$ cat src/design/m64a_ifs.sv
`timescale 1ns / 1ps
// Valid/ready channel interfaces of the MurmurHash64A unit.
// No dependencies.
interface m64a_in_if;
	logic        valid;
	logic        ready;
	logic [63:0] data_word;
	logic [31:0] message_length;
	logic        last;
	modport source (output valid, data_word, message_length, last, input ready);
	modport sink   (input valid, data_word, message_length, last, output ready);
endinterface

interface m64a_out_if;
	logic        valid;
	logic        ready;
	logic [63:0] hash_value;
	modport source (output valid, hash_value, input ready);
	modport sink   (input valid, hash_value, output ready);
endinterface

interface m64a_cfg_if;
	logic        valid;
	logic        ready;
	logic [63:0] data;
	modport source (output valid, data, input ready);
	modport sink   (input valid, data, output ready);
endinterface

——

WHAT IS NEEDED
Output the records exactly, so that each line matches what was given.

RESULT
$ cat src/design/m64a_ifs.sv
`timescale 1ns / 1ps
// Valid/ready channel interfaces of the MurmurHash64A unit.
// No dependencies.
interface m64a_in_if;
	logic        valid;
	logic        ready;
	logic [63:0] data_word;
	logic [31:0] message_length;
	logic        last;
	modport source (output valid, data_word, message_length, last, input ready);
	modport sink   (input valid, data_word, message_length, last, output ready);
endinterface

interface m64a_out_if;
	logic        valid;
	logic        ready;
	logic [63:0] hash_value;
	modport source (output valid, hash_value, input ready);
	modport sink   (input valid, hash_value, output ready);
endinterface

interface m64a_cfg_if;
	logic        valid;
	logic        ready;
	logic [63:0] data;
	modport source (output valid, data, input ready);
	modport sink   (input valid, data, output ready);
endinterface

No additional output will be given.